Secure in their assumption of superiority, politicians evaded the need to fund forward-thinking ways to deal with what was (as the best medical advice said) the inevitable arrival of new, serious diseases from overseas and instead bragged on having a wonderful health care system. Secure in their assumption of superiority, government agencies assured themselves (and the public) that their country's existing medical structures would respond promptly and correctly should Ebola appear...without running any checks to see if that was true. Secure in their assumption of superiority, and pressured to cut costs, hospitals shaved preparedness activities to the bone, or simply eliminated them. Public education on unfamiliar diseases (like Ebola) was left to sensationalist media with agendas not based on the public welfare: movies, television programs, talk radio, etc. with the result that most of the public knew only that it was a scary African disease and could kill a lot of people really quickly.
We know now how well that worked. In spite of the fact that the current outbreak has been in the medical news since early last spring, and in the regular news at least since July, hospitals did not immediately leap into action to train staff on the techniques needed for dealing with an Ebola patient. Nor did most of them update their admissions and triage protocols to make detection of Ebola more likely and contamination of other patients and staff less likely. Certainly they were not paying attention to the exact ways volunteer staff in the affected outbreak area went about their work, and why. So when an actual Ebola patient showed up, the systems supposedly in place turned out to have large gaping holes. In Texas Health Presbyterian Hospital, where Mr. Duncan died, his initial ER diagnosis was "sinusitis" and he was deemed "not sick enough" to be admitted.
In both the US and UK, the shock of finding out that superiority wasn't as superior as had been thought shook public confidence in medical systems, and medical staffers' confidence in themselves. In a few clinics where someone showed up stating he or she might have Ebola, staff refused to come near them and clearly did not know what to do. Some clinics and hospitals experienced staff shortages due to staff concerns. Nursing organizations complained that they hadn't had proper training and the protective gear now shown wasn't even available where they worked...yet nursing organizations, just like medical societies, had access to information about Ebola years before. With no automatic referral of Ebola patients to the specialty units, including safe transport from their current location to such a unit, Ebola patients could--as Mr. Duncan did--appear at hospitals completely unprepared to recognize or care for someone with Ebola. When hubris is shown up as hubris, when those smugly certain they had a situation under control find they didn't--the resulting shock can render existing systems unstable--individuals no longer know what they know, since they've just found out it wasn't as much as they thought. And in that situation, individuals may perform worse than they did before, not better. Any chaotic situation means people at risk. THPH closed its Emergency Department (reasons not stated)--so where will sick people in its area go now? Ebola is not the only killer: where will people with malaria, heart attacks, strokes, TB, and trauma go?

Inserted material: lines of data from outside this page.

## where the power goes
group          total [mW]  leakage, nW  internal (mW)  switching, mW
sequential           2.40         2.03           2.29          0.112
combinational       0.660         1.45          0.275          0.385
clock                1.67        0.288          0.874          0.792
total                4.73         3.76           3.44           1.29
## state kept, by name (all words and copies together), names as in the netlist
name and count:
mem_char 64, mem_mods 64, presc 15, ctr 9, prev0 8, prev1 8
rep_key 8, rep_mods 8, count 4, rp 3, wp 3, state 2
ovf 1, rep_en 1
==> config.mk <==
export PLATFORM = sky130hd
export DESIGN_NAME = raster_position_counter_flat
export DESIGN_NICKNAME = d
export VERILOG_FILES = /design/src/rtl/display_pkg.sv /design/src/rtl/raster_position_counter_if.sv /design/src/rtl/raster_position_counter_wrap_counter.sv /design/src/rtl/raster_position_counter.sv /design/src/flat_wrapper.sv
export SDC_FILE = /design/constraint.sdc
export NUM_CORES = 1
export LEC_CHECK = 0
export CAP_MARGIN = 10
export CORE_ASPECT_RATIO = 1.2
export CORE_MARGIN = 3
export CORE_UTILIZATION = 45
export CTS_BUF_LIST = sky130_fd_sc_hd__clkbuf_4 sky130_fd_sc_hd__clkbuf_8
export DETAILED_ROUTE_END_ITERATION = 6
export HOLD_SLACK_MARGIN = 0.05
export PLACE_DENSITY = 0.7
export SYNTH_ARGS = -nofsm -noshare
export SYNTH_HDL_FRONTEND = slang
export SYNTH_HIERARCHICAL = 1
export SYNTH_SLANG_ARGS = --single-unit
export TNS_END_PERCENT = 50
==> constraint.sdc <==
create_clock -name clock -period 2.5 [get_ports clock]
set_input_delay 0.75 -clock clock [delete_from_list [all_inputs] [get_ports clock]]
set_output_delay 0.75 -clock clock [all_outputs]
set_load 0.02 [all_outputs]
==> src/rtl/display_pkg.sv <==
// Shared display-adapter definitions: raster FSM state encoding and the
// default pixel/line counter widths, also used by glyph-ROM addressing.
package display_pkg;

  // Default counter widths (glyph column / glyph row).
  localparam int DEF_PX_W = 4;
  localparam int DEF_LN_W = 4;

  // Raster pass state; encodings are fixed so other blocks can decode them.
  typedef enum logic [1:0] {
    ST_IDLE = 2'b00,
    ST_RUN  = 2'b01,
    ST_DONE = 2'b10
  } raster_state_e;

  // True while a pass is actively counting.
  function automatic logic st_busy(input raster_state_e s);
    return (s == ST_RUN);
  endfunction

  // True once a pass has completed and is waiting for Start/ClrPx.
  function automatic logic st_done(input raster_state_e s);
    return (s == ST_DONE);
  endfunction

endpackage

==> src/rtl/raster_position_counter_if.sv <==
// Control/status bundle between the display sequencer and the raster
// position counter. Optional load port group exists only when
// RASTER_POS_LOAD_EN is defined.
interface raster_position_counter_if
  import display_pkg::*;
#(
  parameter int PX_W = DEF_PX_W,
  parameter int LN_W = DEF_LN_W
);

  logic            ClrPx;
  logic            Start;
  logic            IncPx;
  logic [PX_W-1:0] PxLimit;
  logic [LN_W-1:0] LnLimit;
  logic [PX_W-1:0] PxOut;
  logic [LN_W-1:0] LnOut;
  logic            PxWrap;
  logic            LnWrap;
  logic            Busy;
  logic            Done;
`ifdef RASTER_POS_LOAD_EN
  logic            LoadEn;
  logic [PX_W-1:0] LoadPx;
  logic [LN_W-1:0] LoadLn;

  // Sequencer side: drives commands, observes position and status.
  modport master (
    output ClrPx, Start, IncPx, PxLimit, LnLimit, LoadEn, LoadPx, LoadLn,
    input  PxOut, LnOut, PxWrap, LnWrap, Busy, Done
  );

  // Counter side.
  modport slave (
    input  ClrPx, Start, IncPx, PxLimit, LnLimit, LoadEn, LoadPx, LoadLn,
    output PxOut, LnOut, PxWrap, LnWrap, Busy, Done
  );
`else
  // Sequencer side: drives commands, observes position and status.
  modport master (
    output ClrPx, Start, IncPx, PxLimit, LnLimit,
    input  PxOut, LnOut, PxWrap, LnWrap, Busy, Done
  );

  // Counter side.
  modport slave (
    input  ClrPx, Start, IncPx, PxLimit, LnLimit,
    output PxOut, LnOut, PxWrap, LnWrap, Busy, Done
  );
`endif

endinterface

==> src/rtl/raster_position_counter_wrap_counter.sv <==
// Single-axis modulo counter with inclusive programmable limit.
// Priority: clear > load > increment. A wrap pulse is registered together
// with the wrapped (zero) count so both become visible on the same cycle.
module wrap_counter #(
  parameter int W = 4
) (
  input  logic         clk_i,
  input  logic         rst_n_i,
  input  logic         clr_i,
  input  logic         load_i,
  input  logic         inc_i,
  input  logic [W-1:0] limit_i,
  input  logic [W-1:0] load_val_i,
  output logic [W-1:0] count_o,
  output logic         wrap_o,
  output logic         at_limit_o
);

  logic [W-1:0] count_q, count_d;
  logic         wrap_q,  wrap_d;

  // Loaded positions never exceed the active limit.
  function automatic logic [W-1:0] clamp(input logic [W-1:0] v,
                                         input logic [W-1:0] lim);
    return (v > lim) ? lim : v;
  endfunction

  assign at_limit_o = (count_q == limit_i);

  // Next count and wrap pulse; the pulse defaults low so it lasts one cycle.
  always_comb begin
    count_d = count_q;
    wrap_d  = 1'b0;
    if (clr_i) begin
      count_d = '0;
    end else if (load_i) begin
      count_d = clamp(load_val_i, limit_i);
    end else if (inc_i) begin
      if (at_limit_o) begin
        count_d = '0;
        wrap_d  = 1'b1;
      end else begin
        count_d = count_q + W'(1);
      end
    end
  end

  // Count and wrap registers.
  always_ff @(posedge clk_i or negedge rst_n_i) begin
    if (!rst_n_i) begin
      count_q <= '0;
      wrap_q  <= 1'b0;
    end else begin
      count_q <= count_d;
      wrap_q  <= wrap_d;
    end
  end

  assign count_o = count_q;
  assign wrap_o  = wrap_q;

endmodule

Lesson Three: Privatisation is no guarantee of quality performance. Despite claims by conservative politicians that the United States has the best health care system in the world, this crisis (and others ) have shown that the health care system here is deficient in the main goal of any health care system: enabling a healthier populace. At enormous cost, the U.S. has accepted a health care system that enriches insurance companies, pharmaceutical companies, for-profit hospital groups, medical equipment manufacturers, etc, while failing to provide adequate basic health care to large segments of the population. We have all the shiny--all the machines, all the specialists, all the big hospitals, all the extras--anyone could hope for, but we do not have a sound basis for a good health care system: access for every citizen, regardless of income, to swift, accurate diagnosis and treatment, and to the underlying necessities of a healthy life: access to clean air, clean water, sufficient healthy and uncontaminated foods, decent housing, space for children and adults to exercise safely, quality education, and meaningful work. That's why the basic health statistics in the U.S. have slipped year by year so the only thing we're #1 in is the cost of health care.

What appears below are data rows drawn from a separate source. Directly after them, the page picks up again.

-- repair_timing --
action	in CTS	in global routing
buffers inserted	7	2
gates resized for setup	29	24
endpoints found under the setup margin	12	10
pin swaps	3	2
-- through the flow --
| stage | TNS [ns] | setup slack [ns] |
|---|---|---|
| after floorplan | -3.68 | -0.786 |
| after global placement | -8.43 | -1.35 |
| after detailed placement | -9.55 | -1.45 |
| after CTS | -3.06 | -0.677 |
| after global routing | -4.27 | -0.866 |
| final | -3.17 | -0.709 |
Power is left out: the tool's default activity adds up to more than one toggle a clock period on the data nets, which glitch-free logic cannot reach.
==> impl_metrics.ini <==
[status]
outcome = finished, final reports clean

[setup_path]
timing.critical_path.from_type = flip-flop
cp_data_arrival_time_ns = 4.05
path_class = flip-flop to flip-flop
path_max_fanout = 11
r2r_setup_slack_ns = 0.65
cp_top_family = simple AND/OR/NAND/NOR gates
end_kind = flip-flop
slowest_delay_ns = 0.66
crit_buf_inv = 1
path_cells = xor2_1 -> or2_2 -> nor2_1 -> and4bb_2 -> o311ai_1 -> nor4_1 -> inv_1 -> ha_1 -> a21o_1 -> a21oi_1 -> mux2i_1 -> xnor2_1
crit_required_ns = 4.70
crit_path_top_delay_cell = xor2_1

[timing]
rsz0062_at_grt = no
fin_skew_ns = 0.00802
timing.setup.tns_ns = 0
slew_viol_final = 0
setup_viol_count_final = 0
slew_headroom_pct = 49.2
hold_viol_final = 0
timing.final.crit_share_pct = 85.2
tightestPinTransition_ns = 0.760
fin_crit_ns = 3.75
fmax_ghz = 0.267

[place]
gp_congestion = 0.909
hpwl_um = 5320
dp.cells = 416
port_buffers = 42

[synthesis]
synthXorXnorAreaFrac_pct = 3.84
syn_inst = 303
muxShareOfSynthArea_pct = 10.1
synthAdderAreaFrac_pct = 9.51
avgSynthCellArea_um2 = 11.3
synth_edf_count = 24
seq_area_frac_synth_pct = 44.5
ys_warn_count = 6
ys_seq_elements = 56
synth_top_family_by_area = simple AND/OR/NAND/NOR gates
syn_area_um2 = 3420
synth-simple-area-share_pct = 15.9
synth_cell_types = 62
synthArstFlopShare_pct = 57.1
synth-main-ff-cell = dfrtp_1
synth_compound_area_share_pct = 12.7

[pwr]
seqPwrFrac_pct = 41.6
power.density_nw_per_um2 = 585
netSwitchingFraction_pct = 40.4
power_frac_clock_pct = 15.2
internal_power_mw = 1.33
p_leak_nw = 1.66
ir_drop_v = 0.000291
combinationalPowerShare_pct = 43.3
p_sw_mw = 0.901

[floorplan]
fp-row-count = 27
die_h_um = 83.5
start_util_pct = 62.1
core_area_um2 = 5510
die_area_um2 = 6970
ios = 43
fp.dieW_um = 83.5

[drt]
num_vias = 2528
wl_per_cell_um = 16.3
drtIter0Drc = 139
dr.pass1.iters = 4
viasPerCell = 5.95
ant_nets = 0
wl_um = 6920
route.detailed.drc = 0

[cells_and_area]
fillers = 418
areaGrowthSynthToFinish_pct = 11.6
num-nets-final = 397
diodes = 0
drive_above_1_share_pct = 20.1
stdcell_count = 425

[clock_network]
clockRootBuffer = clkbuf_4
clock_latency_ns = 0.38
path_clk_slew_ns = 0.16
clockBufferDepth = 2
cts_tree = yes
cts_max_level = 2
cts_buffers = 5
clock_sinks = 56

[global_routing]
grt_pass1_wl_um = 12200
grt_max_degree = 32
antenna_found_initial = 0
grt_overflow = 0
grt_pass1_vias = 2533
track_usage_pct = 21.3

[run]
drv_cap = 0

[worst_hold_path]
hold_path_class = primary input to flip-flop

Lack of universal access results in the early stages of both communicable and so-called "lifestyle" diseases going undiagnosed and untreated because many people do not have the money to pay for discovery and treatment. When Mr. Duncan appeared in the Emergency Room of Texas Health Presbyterian Hospital--a black, foreign, uninsured person--staff saw that, not the possibility that he had Ebola. Emergency Departments in most hospitals lose money--it's where poor people go, who don't have insurance or money for illnesses that people with resources go to doctors' offices for. The ER is a drain on other hospital resources and thus there's pressure from hospital administrations to get the non-payers out of there fast. THPH, like all privately owned hospitals, had a bottom-line responsibility, and bottom-line priority is always a risk to quality patient care. A hasty misdiagnosis of Mr. Duncan led to endangering not only his life, but the lives of staff, other patients, and those who contacted him outside the hospital, including his own family. THPH isn't a monster: It is an average hospital, representative of how many hospitals are run, in a national health care "system" that does not put public health or the health of individuals (if they're poor, especially) first. Privatisation privileges profit, the bottom line, over patient welfare. In any nation that values private enterprises, the tension between private and public agendas must be monitored with care.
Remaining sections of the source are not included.